Re: loop of spark jobs leads to increase in memory on worker nodes and eventually faillure

2022-03-30 Thread Enrico Minack
> Wrt looping: if I want to process 3 years of data, my modest cluster 
will never do it one go , I would expect?
> I have to break it down in smaller pieces and run that in a loop (1 
day is already lots of data).


Well, that is exactly what Spark is made for. It splits the work up and 
processes it in small pieces, called partitions. No matter how much data 
you have, it probably works with your laptop (as long as it fits on 
disk), though it will take some time. But it will succeed. A large 
cluster is doing nothing else, except for having more partitions being 
processed in parallel.


You should expect it to work, no matter how many years of data. 
Otherwise, you have to rethink your Spark code, not your cluster size.

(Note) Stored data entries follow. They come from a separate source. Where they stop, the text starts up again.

==> src/hdl/sclh_map.vh <==
`ifndef SCLH_MAP_VH
`define SCLH_MAP_VH
// Character codes
`define SCLH_CH_BS 8'h08
`define SCLH_CH_LF 8'h0a
`define SCLH_CH_CR 8'h0d
`define SCLH_CH_XON 8'h11
`define SCLH_CH_XOFF 8'h13
`define SCLH_CH_NAK 8'h15
`define SCLH_CH_CAN 8'h18
`define SCLH_CH_ESC 8'h1b
`define SCLH_CH_SP 8'h20
`define SCLH_CH_BANG 8'h21
`define SCLH_CH_GT 8'h3e
`define SCLH_CTRL_TOP 8'h1f
// Error code posted on queue trouble, two's complement of -400
`define SCLH_ERR_QUE 16'hfe70
// Register offsets
`define SCLH_REG_CTRL 4'h0
`define SCLH_REG_BAUD 4'h1
`define SCLH_REG_STAT 4'h2
`define SCLH_REG_LINE 4'h3
// Control register field positions
`define SCLH_CTRL_ECHO 0
`define SCLH_CTRL_PACE 1
`define SCLH_CTRL_PROMPT 2
`define SCLH_CTRL_REMOTE 3
`define SCLH_CTRL_READY 4
// Reset values
`define SCLH_CTRL_RST 4'h2
`define SCLH_BAUD_LO 16'd9600
`define SCLH_BAUD_HI 16'd19200
// Sizes
`define SCLH_LINE_MAX 8'd127
`define SCLH_TXQ_DEPTH 16
`define SCLH_TXQ_AW 4
`endif

==> src/hdl/sclh_txq.v <==
`timescale 1ns/10ps
`default_nettype none
// Transmit character queue; overflow drops the byte and pulses ovf.
module sclh_txq #(
	parameter W = 8,
	parameter AW = 4
) (
	input wire ref_clk, // clock
	input wire sys_rst, // sync reset
	input wire flush, // empty the queue
	input wire wr, // push strobe
	input wire [W-1:0] wdata, // pushed byte
	input wire rd, // pop strobe
	output wire [W-1:0] rdata, // head byte
	output wire empty, // no data
	output wire full, // no room
	output reg ovf // push lost
);
	reg [W-1:0] mem [0:(1<<AW)-1];
	reg [AW:0] wp_q;
	reg [AW:0] rp_q;
	assign empty = (wp_q == rp_q);
	assign full = (wp_q[AW] != rp_q[AW]) && (wp_q[AW-1:0] == rp_q[AW-1:0]);
	assign rdata = mem[rp_q[AW-1:0]];
	always @(posedge ref_clk) begin
		if (wr && !full)
			mem[wp_q[AW-1:0]] <= wdata;
	end
	always @(posedge ref_clk) begin
		if (sys_rst || flush) begin
			wp_q <= {(AW+1){1'b0}};
			rp_q <= {(AW+1){1'b0}};
			ovf <= 1'b0;
		end else begin
			ovf <= wr && full;
			if (wr && !full)
				wp_q <= wp_q + 1'b1;
			if (rd && !empty)
				rp_q <= rp_q + 1'b1;
		end
	end
endmodule
`default_nettype wire

==> src/hdl/sclh_sync.v <==
`timescale 1ns/10ps
`default_nettype none
// Two-stage synchroniser for a pin level
module sclh_sync (
	input wire ref_clk, // clock
	input wire sys_rst, // sync reset
	input wire pin, // asynchronous level
	output reg sync_q // synchronised level
);
	reg meta_q;
	always @(posedge ref_clk) begin
		if (sys_rst) begin
			meta_q <= 1'b0;
			sync_q <= 1'b0;
		end else begin
			meta_q <= pin;
			sync_q <= meta_q;
		end
	end
endmodule
`default_nettype wire

==> src/hdl/sclh_line.v <==
// Strobed register access and the register offsets were chosen for this implementation.
`timescale 1ns/10ps
`default_nettype none
`include "sclh_map.vh"
//////////////////////////////////////////////////////////////////////////////
// Operation
// - Of control codes 00-1f only CR, LF, BS, ESC, XON, XOFF, CAN act.
// - Backspace removes the last buffered character, never a terminator.
// - CR or LF ends the line and hands it to the parser.
// - After the parser finishes a line, send CR LF.
// - ESC empties the input buffer and answers CR LF.
// - With pacing on, XON resumes and XOFF halts transmission.
// - CAN resets receive and transmit pointers and both queues.
// - XOFF halt posts queue error -400.
// - XON after halt drains pending data, then sends an exclamation mark.
// - Echo BS as BS SP BS; echo only first of CR LF or LF CR.
// - With pacing, terminator answers XOFF CR with echo, else XOFF.
// - Echo mode returns every received byte from 20 up, plus BS and terminators; ESC clears the line.
// - Lost echo through overflow sends NAK and posts -400.
// - With prompt on, send CR LF > when ready for the next command.
// - Baud rate comes up 9600 or 19200 per power-up switch; writable later.
// - Echo enable is immediate; disable waits for next terminator; reset keeps it.
// - With pacing and prompt both off, echo is forced on.
// - Prompt plus echo: echo every character and prompt when ready.
// - Output-changing commands run only in remote mode.
module sclh_line #(
	parameter LINE_MAX = 127,
	parameter AW = `SCLH_TXQ_AW
) (
	input wire ref_clk, // 125 MHz clock
	input wire sys_rst, // sync reset, active high
	input wire power_up_baud_switch, // strap pin
	input wire rx_valid, // received byte strobe
	input wire [7:0] rx_data, // received byte
	input wire tx_ready, // UART can take a byte
	output reg tx_valid, // byte to UART strobe
	output reg [7:0] tx_data, // byte to UART
	output reg line_valid, // line complete pulse
	output reg [7:0] line_len, // characters in line
	input wire [6:0] line_raddr, // parser read address
	output reg [7:0] line_rdata, // parser read data
	input wire parse_done, // parser dispatched line
	input wire cmd_output, // parser command changes output
	output reg cmd_allow, // output command may run
	output reg err_valid, // post to error queue
	output reg [15:0] err_code, // posted code
	output reg [15:0] baud_rate, // current baud rate
	input wire [3:0] reg_addr, // register address
	input wire [7:0] reg_wdata, // write data
	input wire reg_wr, // write strobe
	input wire reg_rd, // read strobe
	output reg [15:0] reg_rdata // read data, next cycle
);
	// Sequencer states
	localparam S_IDLE = 3'd0;
	localparam S_BS2 = 3'd1;
	localparam S_BS3 = 3'd2;
	localparam S_CR = 3'd3;
	localparam S_LF = 3'd4;
	localparam S_GT = 3'd5;
	localparam S_WAIT = 3'd6;
	localparam S_ECR = 3'd7;

	function is_term;
		input [7:0] c;
		begin
			is_term = (c == `SCLH_CH_CR) || (c == `SCLH_CH_LF);
		end
	endfunction

	wire strap_s;
	reg [7:0] buf_q [0:LINE_MAX-1];
	reg [7:0] cnt_q;
	reg echo_q, pace_q, prompt_q, remote_q, echo_off_pend_q;
	reg halted_q, bang_pend_q, last_term_q;
	reg [7:0] last_q;
	reg [2:0] st_q;
	reg [1:0] tail_q;
	reg [1:0] strap_wait_q;
	reg push;
	reg [7:0] push_d;
	reg flush;
	wire [7:0] q_head;
	wire q_empty, q_full, q_ovf;
	wire is_ctrl = rx_data <= `SCLH_CTRL_TOP;
	wire echo_eff = echo_q || (!pace_q && !prompt_q);
	wire pop = tx_valid && tx_ready;
	wire can_rx = rx_valid && rx_data == `SCLH_CH_CAN;
	// Second terminator of a CR LF or LF CR pair
	wire pair_2nd = is_term(rx_data) && last_term_q && last_q != rx_data;

	sclh_sync u_strap (
		.ref_clk(ref_clk),
		.sys_rst(sys_rst),
		.pin(power_up_baud_switch),
		.sync_q(strap_s)
	);

	sclh_txq #(.W(8), .AW(AW)) u_txq (
		.ref_clk(ref_clk),
		.sys_rst(sys_rst),
		.flush(flush),
		.wr(push),
		.wdata(push_d),
		.rd(pop),
		.rdata(q_head),
		.empty(q_empty),
		.full(q_full),
		.ovf(q_ovf)
	);

	//////////////////////////////////////////////////////////////////////////////
	// Output byte chooser: one push per cycle, sequencer has priority
	// over direct echo since echo bytes arrive far slower than the clock.
	always @* begin
		push = 1'b0;
		push_d = 8'h00;
		flush = can_rx;
		case (st_q)
		S_BS2: begin
			push = 1'b1;
			push_d = `SCLH_CH_SP;
		end
		S_BS3: begin
			push = 1'b1;
			push_d = `SCLH_CH_BS;
		end
		S_CR: begin
			push = 1'b1;
			push_d = `SCLH_CH_CR;
		end
		S_LF: begin
			push = 1'b1;
			push_d = `SCLH_CH_LF;
		end
		S_ECR: begin
			push = 1'b1;
			push_d = `SCLH_CH_CR;
		end
		S_GT: begin
			push = 1'b1;
			push_d = `SCLH_CH_GT;
		end
		default: begin
			if (q_ovf && echo_eff) begin
				push = 1'b1;
				push_d = `SCLH_CH_NAK;
			end else if (rx_valid && !can_rx) begin
				if (!is_ctrl && echo_eff) begin
					push = 1'b1;
					push_d = rx_data;
				end else if (rx_data == `SCLH_CH_BS && echo_eff) begin
					push = 1'b1;
					push_d = `SCLH_CH_BS;
				end else if (is_term(rx_data) && pace_q && !pair_2nd) begin
					push = 1'b1;
					push_d = `SCLH_CH_XOFF;
				end else if (is_term(rx_data) && echo_eff &&
					!(last_term_q && last_q != rx_data)) begin
					push = 1'b1;
					push_d = rx_data;
				end
			end
		end
		endcase
	end

	//////////////////////////////////////////////////////////////////////////////
	// Receive side, line buffer and sequencer
	always @(posedge ref_clk) begin
		if (rx_valid && !is_ctrl && cnt_q < LINE_MAX)
			buf_q[cnt_q[6:0]] <= rx_data;
		line_rdata <= buf_q[line_raddr];
	end

	always @(posedge ref_clk) begin
		if (sys_rst) begin
			cnt_q <= 8'h00;
			st_q <= S_IDLE;
			tail_q <= 2'd0;
			line_valid <= 1'b0;
			line_len <= 8'h00;
			last_q <= 8'h00;
			last_term_q <= 1'b0;
			err_valid <= 1'b0;
			err_code <= 16'h0000;
		end else begin
			line_valid <= 1'b0;
			err_valid <= 1'b0;
			err_code <= `SCLH_ERR_QUE;
			if (q_ovf)
				err_valid <= 1'b1;
			case (st_q)
			S_BS2: st_q <= S_BS3;
			S_BS3: st_q <= S_IDLE;
			S_CR: st_q <= S_LF;
			S_LF: st_q <= (tail_q == 2'd1 && prompt_q) ? S_GT : S_IDLE;
			S_GT: st_q <= S_IDLE;
			S_ECR: st_q <= S_WAIT;
			S_WAIT: begin
				if (parse_done) begin
					st_q <= S_CR;
					tail_q <= 2'd1;
				end
			end
			default: st_q <= S_IDLE;
			endcase
			if (rx_valid) begin
				last_q <= rx_data;
				last_term_q <= is_term(rx_data) && !(last_term_q && last_q != rx_data);
				if (can_rx) begin
					cnt_q <= 8'h00;
					st_q <= S_IDLE;
				end else if (!is_ctrl) begin
					if (cnt_q < LINE_MAX)
						cnt_q <= cnt_q + 8'd1;
				end else if (rx_data == `SCLH_CH_BS) begin
					// Terminators are never buffered, so any held byte may go
					if (cnt_q != 8'h00)
						cnt_q <= cnt_q - 8'd1;
					if (echo_eff)
						st_q <= S_BS2;
				end else if (rx_data == `SCLH_CH_ESC) begin
					cnt_q <= 8'h00;
					st_q <= S_CR;
					tail_q <= 2'd0;
				end else if (is_term(rx_data)) begin
					// Second half of a CR LF pair carries no line of its own
					if (!(last_term_q && last_q != rx_data)) begin
						line_valid <= 1'b1;
						line_len <= cnt_q;
						cnt_q <= 8'h00;
						st_q <= (pace_q && echo_eff) ? S_ECR : S_WAIT;
					end
				end
				// Other control codes fall through untouched
			end
			if (halted_q == 1'b0 && rx_valid && rx_data == `SCLH_CH_XOFF && pace_q) begin
				err_valid <= 1'b1;
			end
		end
	end

	//////////////////////////////////////////////////////////////////////////////
	// Transmit pacing
	always @(posedge ref_clk) begin
		if (sys_rst) begin
			halted_q <= 1'b0;
			bang_pend_q <= 1'b0;
			tx_valid <= 1'b0;
			tx_data <= 8'h00;
		end else begin
			if (rx_valid && pace_q && rx_data == `SCLH_CH_XOFF)
				halted_q <= 1'b1;
			else if (rx_valid && pace_q && rx_data == `SCLH_CH_XON) begin
				halted_q <= 1'b0;
				if (halted_q)
					bang_pend_q <= 1'b1;
			end
			if (!pace_q)
				halted_q <= 1'b0;
			if (can_rx)
				bang_pend_q <= 1'b0;
			if (pop) begin
				tx_valid <= 1'b0;
			end else if (!tx_valid && !halted_q && !can_rx) begin
				if (!q_empty) begin
					tx_valid <= 1'b1;
					tx_data <= q_head;
				end else if (bang_pend_q) begin
					tx_valid <= 1'b1;
					tx_data <= `SCLH_CH_BANG;
					bang_pend_q <= 1'b0;
				end
			end
		end
	end
	// Head is popped when the byte is handed over, so tx_data holds a copy.

	//////////////////////////////////////////////////////////////////////////////
	// Configuration registers; sys_rst models power-up, not the reset command
	always @(posedge ref_clk) begin
		if (sys_rst) begin
			echo_q <= 1'b0;
			pace_q <= 1'b1;
			prompt_q <= 1'b0;
			remote_q <= 1'b0;
			echo_off_pend_q <= 1'b0;
			baud_rate <= `SCLH_BAUD_LO;
			strap_wait_q <= 2'd0;
			cmd_allow <= 1'b0;
			reg_rdata <= 16'h0000;
		end else begin
			cmd_allow <= cmd_output && remote_q;
			// Synchroniser is cleared by reset, so wait until it has refilled
			if (strap_wait_q != 2'd3)
				strap_wait_q <= strap_wait_q + 2'd1;
			if (strap_wait_q == 2'd2)
				baud_rate <= strap_s ? `SCLH_BAUD_HI : `SCLH_BAUD_LO;
			if (rx_valid && is_term(rx_data) && echo_off_pend_q) begin
				echo_q <= 1'b0;
				echo_off_pend_q <= 1'b0;
			end
			if (reg_wr) begin
				case (reg_addr)
				`SCLH_REG_CTRL: begin
					pace_q <= reg_wdata[`SCLH_CTRL_PACE];
					prompt_q <= reg_wdata[`SCLH_CTRL_PROMPT];
					remote_q <= reg_wdata[`SCLH_CTRL_REMOTE];
					if (reg_wdata[`SCLH_CTRL_ECHO]) begin
						echo_q <= 1'b1;
						echo_off_pend_q <= 1'b0;
					end else if (echo_q)
						echo_off_pend_q <= 1'b1;
				end
				`SCLH_REG_BAUD: baud_rate <= reg_wdata[0] ? `SCLH_BAUD_HI : `SCLH_BAUD_LO;
				default: begin
				end
				endcase
			end
			reg_rdata <= 16'h0000;
			if (reg_rd) begin
				case (reg_addr)
				`SCLH_REG_CTRL: reg_rdata <= {11'h000, echo_off_pend_q, remote_q,
					prompt_q, pace_q, echo_eff};
				`SCLH_REG_BAUD: reg_rdata <= baud_rate;
				`SCLH_REG_STAT: reg_rdata <= {12'h000, bang_pend_q, q_full, q_empty, halted_q};
				`SCLH_REG_LINE: reg_rdata <= {8'h00, cnt_q};
				default: reg_rdata <= 16'h0000;
				endcase
			end
		end
	end
endmodule
`default_nettype wire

Share some code that does not work with 3 years and people might help. 
Without that, speculations is all you will get.


Enrico



Am 30.03.22 um 17:40 schrieb Joris Billen:

Thanks for answer-much appreciated! This forum is very useful :-)

I didnt know the sparkcontext stays alive. I guess this is eating up 
memory.  The eviction means that he knows that he should clear some of 
the old cached memory to be able to store new one. In case anyone has 
good articles about memory leaks I would be interested to read.
I will try to add following lines at the end of my job (as I cached 
the table in spark sql):



/sqlContext.sql("UNCACHE TABLE mytableofinterest ")/
/spark.stop()/


Wrt looping: if I want to process 3 years of data, my modest cluster 
will never do it one go , I would expect? I have to break it down in 
smaller pieces and run that in a loop (1 day is already lots of data).




Thanks!





On 30 Mar 2022, at 17:25, Sean Owen  wrote:

The Spark context does not stop when a job does. It stops when you 
stop it. There could be many ways mem can leak. Caching maybe - but 
it will evict. You should be clearing caches when no longer needed.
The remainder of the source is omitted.